Fumando, bebiendo, roncando

Ningún decreto ha revuelto a la basca tan hondamente, ninguna ordenanza de ámbito supraregional ha calentado tanto los ánimos, ningún estatuto le ha tocado tanto las narices al personal (ni siquiera el de Cataluña, mal que le bruña al PP), como la rutilante ley antitabaco. Normal: los estatuts no sirven para aliviar tensión en los momentos de acongojada espera, los estatuts no suelen acompañar al café y la copa en la sobremesa de una comilona, nadie (que se sepa) se ha fumado nunca un estatut después de una ardiente sesión de práctica erótica. En cambio los cigarros, antes de convertirse en esa sustancia letal susceptible de arrastrar a medio mundo hacia un suicidio anunciado y colectivo, simbolizaban el placer, la pausa, la reflexión, la recompensa: encender un cigarro entretiene, consuela, estimula, sosiega, y a los fumadores les cuesta renunciar a tanta ricura. Los no fumadores, por contra, no veían llegar el momento de desquitarse, hartos de fumar en pipa ajena, de gastar en colirio (conjuntivitis del fumador pasivo) o en tintorería (tufo a nicotina), y de ir de intransigentes y de exaltados por la vida cuando se quejaban porque un prójimo les echaba el humo en la cara.
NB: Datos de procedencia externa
`src/sv/pfn_pkg.sv`:
```
// Shared constants and types for the Newell polygon face normal unit.
package pfn_pkg;
  localparam int COORD_WIDTH      = 16;
  localparam int ACC_WIDTH        = 48;
  localparam int NORMAL_FRAC_BITS = 14;
  localparam int TAG_W            = 16;
  localparam int OUT_W            = 16;
  localparam int MAG_W            = 30;
  localparam int SSQ_W            = 2 * MAG_W + 2;
  localparam int ROOT_W           = MAG_W + 1;
  localparam int NUM_W            = MAG_W + NORMAL_FRAC_BITS + 1;
  localparam int PROD_W           = 2 * (COORD_WIDTH + 1);
  localparam int Q_DEPTH          = 4;
  localparam int Q_AW             = 2;

  typedef struct packed {
    logic signed [ACC_WIDTH-1:0] sx;
    logic signed [ACC_WIDTH-1:0] sy;
    logic signed [ACC_WIDTH-1:0] sz;
    logic [TAG_W-1:0]            tag;
    logic                        clip;
  } face_t;

  typedef struct packed {
    logic            valid;
    logic [Q_AW:0]   count;
  } q_stat_t;
endpackage

```
`src/sv/pfn_queue.sv`:
```
// Short face queue between the edge front end and the normalizer.
module pfn_queue (
  input  logic              clk,
  input  logic              rst_n,
  input  logic              push,
  input  pfn_pkg::face_t    push_face,
  input  logic              pop,
  output pfn_pkg::q_stat_t  q_stat,
  output pfn_pkg::face_t    head
);
  import pfn_pkg::*;

  face_t          mem_r [Q_DEPTH];
  logic [Q_AW-1:0] wptr_r, rptr_r;
  logic [Q_AW:0]   cnt_r, cnt_nxt;

  assign q_stat.valid = cnt_r != '0;
  assign q_stat.count = cnt_r;
  assign head = mem_r[rptr_r];

  always_comb begin
    cnt_nxt = cnt_r;
    if (push && !pop) cnt_nxt = cnt_r + 1'b1;
    if (!push && pop) cnt_nxt = cnt_r - 1'b1;
  end

  always_ff @(posedge clk) begin
    if (!rst_n) begin
      wptr_r <= '0;
      rptr_r <= '0;
      cnt_r  <= '0;
    end else begin
      if (push) wptr_r <= wptr_r + 1'b1;
      if (pop) rptr_r <= rptr_r + 1'b1;
      cnt_r <= cnt_nxt;
    end
  end

  always_ff @(posedge clk) begin
    if (push) mem_r[wptr_r] <= push_face;
  end
endmodule

```
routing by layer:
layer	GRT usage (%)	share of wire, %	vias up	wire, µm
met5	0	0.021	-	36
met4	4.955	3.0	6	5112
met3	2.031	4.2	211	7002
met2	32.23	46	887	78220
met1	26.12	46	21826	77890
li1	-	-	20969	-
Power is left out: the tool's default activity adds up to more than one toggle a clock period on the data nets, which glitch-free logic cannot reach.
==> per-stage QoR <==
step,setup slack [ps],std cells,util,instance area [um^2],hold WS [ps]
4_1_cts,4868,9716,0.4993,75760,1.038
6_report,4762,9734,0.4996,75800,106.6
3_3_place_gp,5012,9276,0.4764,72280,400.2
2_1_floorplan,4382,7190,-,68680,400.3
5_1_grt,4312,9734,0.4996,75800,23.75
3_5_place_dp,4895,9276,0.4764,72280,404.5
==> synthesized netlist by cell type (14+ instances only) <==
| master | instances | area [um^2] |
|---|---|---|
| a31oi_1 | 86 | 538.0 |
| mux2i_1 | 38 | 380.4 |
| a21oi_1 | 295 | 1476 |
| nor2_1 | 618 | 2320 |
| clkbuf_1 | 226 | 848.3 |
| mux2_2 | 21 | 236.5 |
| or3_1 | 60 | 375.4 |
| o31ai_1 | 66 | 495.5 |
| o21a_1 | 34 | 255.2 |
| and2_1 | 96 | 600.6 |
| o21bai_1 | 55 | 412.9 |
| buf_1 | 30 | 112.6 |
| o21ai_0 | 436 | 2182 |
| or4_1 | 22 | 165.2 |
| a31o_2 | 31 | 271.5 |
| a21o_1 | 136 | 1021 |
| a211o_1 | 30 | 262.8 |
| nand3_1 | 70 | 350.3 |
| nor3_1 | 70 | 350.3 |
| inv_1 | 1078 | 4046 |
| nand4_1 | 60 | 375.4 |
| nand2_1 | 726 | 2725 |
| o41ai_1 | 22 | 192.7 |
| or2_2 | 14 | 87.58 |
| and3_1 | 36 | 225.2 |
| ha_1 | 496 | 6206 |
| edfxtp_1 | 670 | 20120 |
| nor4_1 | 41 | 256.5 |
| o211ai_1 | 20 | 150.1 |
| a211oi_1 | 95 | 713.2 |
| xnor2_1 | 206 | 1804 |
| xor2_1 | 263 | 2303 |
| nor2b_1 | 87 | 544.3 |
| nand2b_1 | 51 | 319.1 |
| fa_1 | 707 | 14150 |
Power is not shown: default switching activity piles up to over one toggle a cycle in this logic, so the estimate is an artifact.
$ cat src/sv/fault_injection_sequencer_top_macros.svh
// ----------------------------------------------------------------------------
// Assertion macros for the fault injection sequencer
// Shared property wrappers, clocked on clk and disabled while rst_n is low.
// ----------------------------------------------------------------------------
`ifndef FAULT_INJECTION_SEQUENCER_TOP_MACROS_SVH
`define FAULT_INJECTION_SEQUENCER_TOP_MACROS_SVH

// Same-cycle implication.
`define FIS_ASSERT_IMPL(label, ante, cons) \
  label: assert property (@(posedge clk) disable iff (!rst_n) (ante) |-> (cons)) \
    else $error("fault injection sequencer: same-cycle check failed");

// Next-cycle implication.
`define FIS_ASSERT_NEXT(label, ante, cons) \
  label: assert property (@(posedge clk) disable iff (!rst_n) (ante) |=> (cons)) \
    else $error("fault injection sequencer: next-cycle check failed");

`endif

$ cat src/sv/fis_pkg.sv
// ----------------------------------------------------------------------------
// Fault injection sequencer package
// Word types, codes and sizing constants shared by the cells and the top level.
// ----------------------------------------------------------------------------
`default_nettype none

package fis_pkg;

  localparam int NUM_FAULT_IDS = 32;
  localparam int NUM_BITS      = (NUM_FAULT_IDS < 32) ? NUM_FAULT_IDS : 32;

  localparam logic [1:0] MODE_IDLE    = 2'd0;
  localparam logic [1:0] MODE_TIMED   = 2'd1;
  localparam logic [1:0] MODE_WALK    = 2'd2;
  localparam logic [1:0] MODE_INVALID = 2'd3;

  localparam logic [1:0] OUTCOME_OK     = 2'd0;
  localparam logic [1:0] OUTCOME_BAD_MODE = 2'd1;
  localparam logic [1:0] OUTCOME_BAD_ID = 2'd2;

  typedef struct packed {
    logic        cmd;
    logic        enable;
    logic [1:0]  mode;
    logic [7:0]  fault_id;
    logic [15:0] steps;
  } fis_in_t;

  typedef struct packed {
    logic [31:0] fault_bits;
    logic [1:0]  mode_now;
    logic        active;
    logic [1:0]  outcome;
  } fis_out_t;

  // Broadcast control from the sequencer to every cell.
  typedef struct packed {
    logic        clear;
    logic        tick_timed;
    logic        walk_adv;
    logic [15:0] arm_count;
  } fis_ctrl_t;

endpackage

`default_nettype wire

$ cat src/sv/fis_cell.sv
// ----------------------------------------------------------------------------
// Fault injection cell
// Holds one fault id's countdown and armed flag and one slot of the walk token.
// ----------------------------------------------------------------------------
`default_nettype none

module fis_cell
  import fis_pkg::*;
(
  input  wire logic      clk,
  input  wire logic      rst_n,
  input  wire fis_ctrl_t ctrl,
  input  wire logic      arm_sel,
  input  wire logic      tok_seed,
  input  wire logic      tok_in,
  output logic           armed,
  output logic           token
);

  logic [15:0] count_r, count_nxt;
  logic        armed_r, armed_nxt;
  logic        token_r, token_nxt;

  always_comb begin
    count_nxt = count_r;
    armed_nxt = armed_r;
    token_nxt = token_r;
    if (ctrl.clear) begin
      armed_nxt = 1'b0;
      token_nxt = tok_seed;
    end
    if (ctrl.tick_timed && armed_r) begin
      count_nxt = count_r - 16'd1;
      armed_nxt = (count_r != 16'd1);
    end
    if (ctrl.walk_adv) begin
      token_nxt = tok_in;
    end
    // Arming wins over a clear so that a new timed run can start in one word.
    if (arm_sel) begin
      count_nxt = ctrl.arm_count;
      armed_nxt = 1'b1;
    end
  end

  always_ff @(posedge clk) begin
    count_r <= count_nxt;
    if (!rst_n) begin
      armed_r <= 1'b0;
      token_r <= 1'b0;
    end else begin
      armed_r <= armed_nxt;
      token_r <= token_nxt;
    end
  end

  assign armed = armed_r;
  assign token = token_r;

endmodule

`default_nettype wire

$ cat src/sv/fault_injection_sequencer_top.sv
// ----------------------------------------------------------------------------
// Fault injection sequencer, top level
// Timed and walking fault runs over a row of per-id countdown cells.
// ----------------------------------------------------------------------------
//
//   channel   ports                       handshake
//   -------   -------------------------   ---------------------------------
//   input     start, busy, in_word        taken when start is high, busy low
//   result    out_strobe, out_word        one-cycle strobe, cannot be held
//
// Every input word is taken in the cycle it is offered; busy stays low, so
// a new word may follow in every cycle. Its result word appears on the
// cycle after acceptance, marked by out_strobe for exactly one cycle. The
// whole update needs no iteration because each fault id has its own countdown
// cell and the walk token moves one cell per advance. Reset is synchronous,
// active low, and leaves every cell disarmed and the sequencer idle. There
// is no stall on the result side.
// ----------------------------------------------------------------------------
`default_nettype none

`include "fault_injection_sequencer_top_macros.svh"

module fault_injection_sequencer_top
  import fis_pkg::*;
(
  input  wire logic    clk,
  input  wire logic    rst_n,
  input  wire logic    start,
  output logic         busy,
  input  wire fis_in_t in_word,
  output logic         out_strobe,
  output fis_out_t     out_word
);

  // The sequencer never needs to refuse a word.
  assign busy = 1'b0;

  logic        accept;
  assign accept = start && !busy;

  // Run state.
  logic [1:0]  mode_r, mode_nxt;
  logic        active_r, active_nxt;
  logic [15:0] walk_left_r, walk_left_nxt;
  logic [15:0] walk_reload_r, walk_reload_nxt;

  // Result register.
  logic        strobe_r;
  fis_out_t    out_r, out_nxt;

  // Cell row interface.
  fis_ctrl_t                  ctrl;
  logic                       arm;
  logic                       walk_start;
  logic [NUM_FAULT_IDS-1:0]   arm_sel;
  logic [NUM_FAULT_IDS-1:0]   armed_vec;
  logic [NUM_FAULT_IDS-1:0]   token_vec;

  logic [15:0] eff_steps;
  logic        id_ok;
  logic        any_armed;
  logic        walk_last;
  logic [31:0] bits;

  assign eff_steps = (in_word.steps == 16'd0) ? 16'd1 : in_word.steps;
  assign id_ok     = ({24'd0, in_word.fault_id} < 32'(NUM_FAULT_IDS));
  assign any_armed = |armed_vec;
  assign walk_last = token_vec[NUM_FAULT_IDS-1];

  // The decision logic: one word in, next state of the run and the
  // broadcast commands to the cells out.
  always_comb begin
    mode_nxt        = mode_r;
    active_nxt      = active_r;
    walk_left_nxt   = walk_left_r;
    walk_reload_nxt = walk_reload_r;
    ctrl.clear      = 1'b0;
    ctrl.tick_timed = 1'b0;
    ctrl.walk_adv   = 1'b0;
    ctrl.arm_count  = eff_steps;
    arm             = 1'b0;
    walk_start      = 1'b0;
    bits            = 32'd0;
    out_nxt.outcome = OUTCOME_OK;

    if (accept) begin
      if (in_word.cmd) begin
        if (!in_word.enable) begin
          ctrl.clear      = 1'b1;
          mode_nxt        = MODE_IDLE;
          active_nxt      = 1'b0;
          walk_left_nxt   = 16'd0;
          walk_reload_nxt = 16'd0;
        end else if (in_word.mode == MODE_WALK) begin
          // A walk restarts from id 0: the clear seeds the token there.
          ctrl.clear      = 1'b1;
          walk_start      = 1'b1;
          mode_nxt        = MODE_WALK;
          active_nxt      = 1'b1;
          walk_left_nxt   = eff_steps;
          walk_reload_nxt = eff_steps;
        end else if (in_word.mode == MODE_TIMED) begin
          if (!id_ok) begin
            out_nxt.outcome = OUTCOME_BAD_ID;
          end
          if (active_r && mode_r == MODE_TIMED) begin
            // Adding a fault to a running timed run.
            arm = id_ok;
          end else begin
            // Starting a timed run; a bad id leaves the block stopped.
            ctrl.clear      = 1'b1;
            arm             = id_ok;
            walk_left_nxt   = 16'd0;
            walk_reload_nxt = 16'd0;
            mode_nxt        = id_ok ? MODE_TIMED : MODE_IDLE;
            active_nxt      = id_ok;
          end
        end else begin
          out_nxt.outcome = OUTCOME_BAD_MODE;
        end
      end else if (active_r) begin
        if (mode_r == MODE_TIMED) begin
          bits = 32'(armed_vec[NUM_BITS-1:0]);
          if (any_armed) begin
            ctrl.tick_timed = 1'b1;
          end else begin
            ctrl.clear      = 1'b1;
            mode_nxt        = MODE_IDLE;
            active_nxt      = 1'b0;
            walk_left_nxt   = 16'd0;
            walk_reload_nxt = 16'd0;
          end
        end else if (mode_r == MODE_WALK) begin
          bits          = 32'(token_vec[NUM_BITS-1:0]);
          walk_left_nxt = walk_left_r - 16'd1;
          if (walk_left_r == 16'd1) begin
            // Advancing past the last id empties the token row.
            ctrl.walk_adv = 1'b1;
            if (walk_last) begin
              active_nxt = 1'b0;
              mode_nxt   = MODE_IDLE;
            end else begin
              walk_left_nxt = walk_reload_r;
            end
          end
        end else if (mode_r != MODE_IDLE) begin
          active_nxt = 1'b0;
          mode_nxt   = MODE_IDLE;
        end
      end
    end

    out_nxt.fault_bits = bits;
    out_nxt.mode_now   = mode_nxt;
    out_nxt.active     = active_nxt;
  end

  // The cell row. The walk token travels from each cell to its neighbor.
  for (genvar i = 0; i < NUM_FAULT_IDS; i++) begin : g_cell
    logic tok_in;
    logic tok_seed;
    if (i == 0) begin : g_head
      assign tok_in   = 1'b0;
      assign tok_seed = walk_start;
    end else begin : g_body
      assign tok_in   = token_vec[i-1];
      assign tok_seed = 1'b0;
    end

    assign arm_sel[i] = arm && (in_word.fault_id == 8'(i));

    fis_cell u_cell (
      .clk      (clk),
      .rst_n    (rst_n),
      .ctrl     (ctrl),
      .arm_sel  (arm_sel[i]),
      .tok_seed (tok_seed),
      .tok_in   (tok_in),
      .armed    (armed_vec[i]),
      .token    (token_vec[i])
    );
  end

  always_ff @(posedge clk) begin
    out_r <= out_nxt;
    if (!rst_n) begin
      mode_r        <= MODE_IDLE;
      active_r      <= 1'b0;
      walk_left_r   <= 16'd0;
      walk_reload_r <= 16'd0;
      strobe_r      <= 1'b0;
    end else begin
      mode_r        <= mode_nxt;
      active_r      <= active_nxt;
      walk_left_r   <= walk_left_nxt;
      walk_reload_r <= walk_reload_nxt;
      strobe_r      <= accept;
    end
  end

  assign out_strobe = strobe_r;
  assign out_word   = out_r;

  // Every accepted word gets exactly one result on the next cycle.
  `FIS_ASSERT_NEXT(a_result_follows, accept, out_strobe)
  `FIS_ASSERT_NEXT(a_no_spurious_result, !accept, !out_strobe)
  // A running walk has exactly one id selected.
  `FIS_ASSERT_IMPL(a_walk_token, active_r && mode_r == MODE_WALK, $onehot(token_vec))
  // Once stopped, no cell is left armed or holding the token.
  `FIS_ASSERT_IMPL(a_idle_clean, !active_r, armed_vec == '0 && token_vec == '0)
  // A rejected command never raises fault bits.
  `FIS_ASSERT_IMPL(a_reject_quiet, out_strobe && out_word.outcome != OUTCOME_OK,
                   out_word.fault_bits == 32'd0)

endmodule

`default_nettype wire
Como sucede siempre con las leyes jurídicas o naturales que nos golpean en lo más sagrado, nos ponemos violentamente a favor (los beneficiarios) o en contra (los damnificados). Pero esta ley debe de ser mala de solemnidad, porque no satisface a nadie: ni a los fumadores, que la han recibido como un recorte a sus libertades individuales y una intromisión en su privacidad (equivocadamente, puesto que la ley sólo prohíbe fumar en lugares cerrados y centros de trabajo, y no interfiere con el derecho de cada cual a tupirse a nicotina en su casa, en la calle, o en el bar de la esquina, que con toda seguridad se habrá decantado a favor del consumo de tabaco); ni a los no fumadores, porque es lo suficientemente laxa como para que sigan tragando alquitrán, catecoles y óxido de carbono (con pasividad, eso sí) cada vez que quieren o deben relacionarse con sus semejantes en locales de ocio, en cafés, restaurantes, discotecas, y en ese amplio etcétera que nunca falta en España.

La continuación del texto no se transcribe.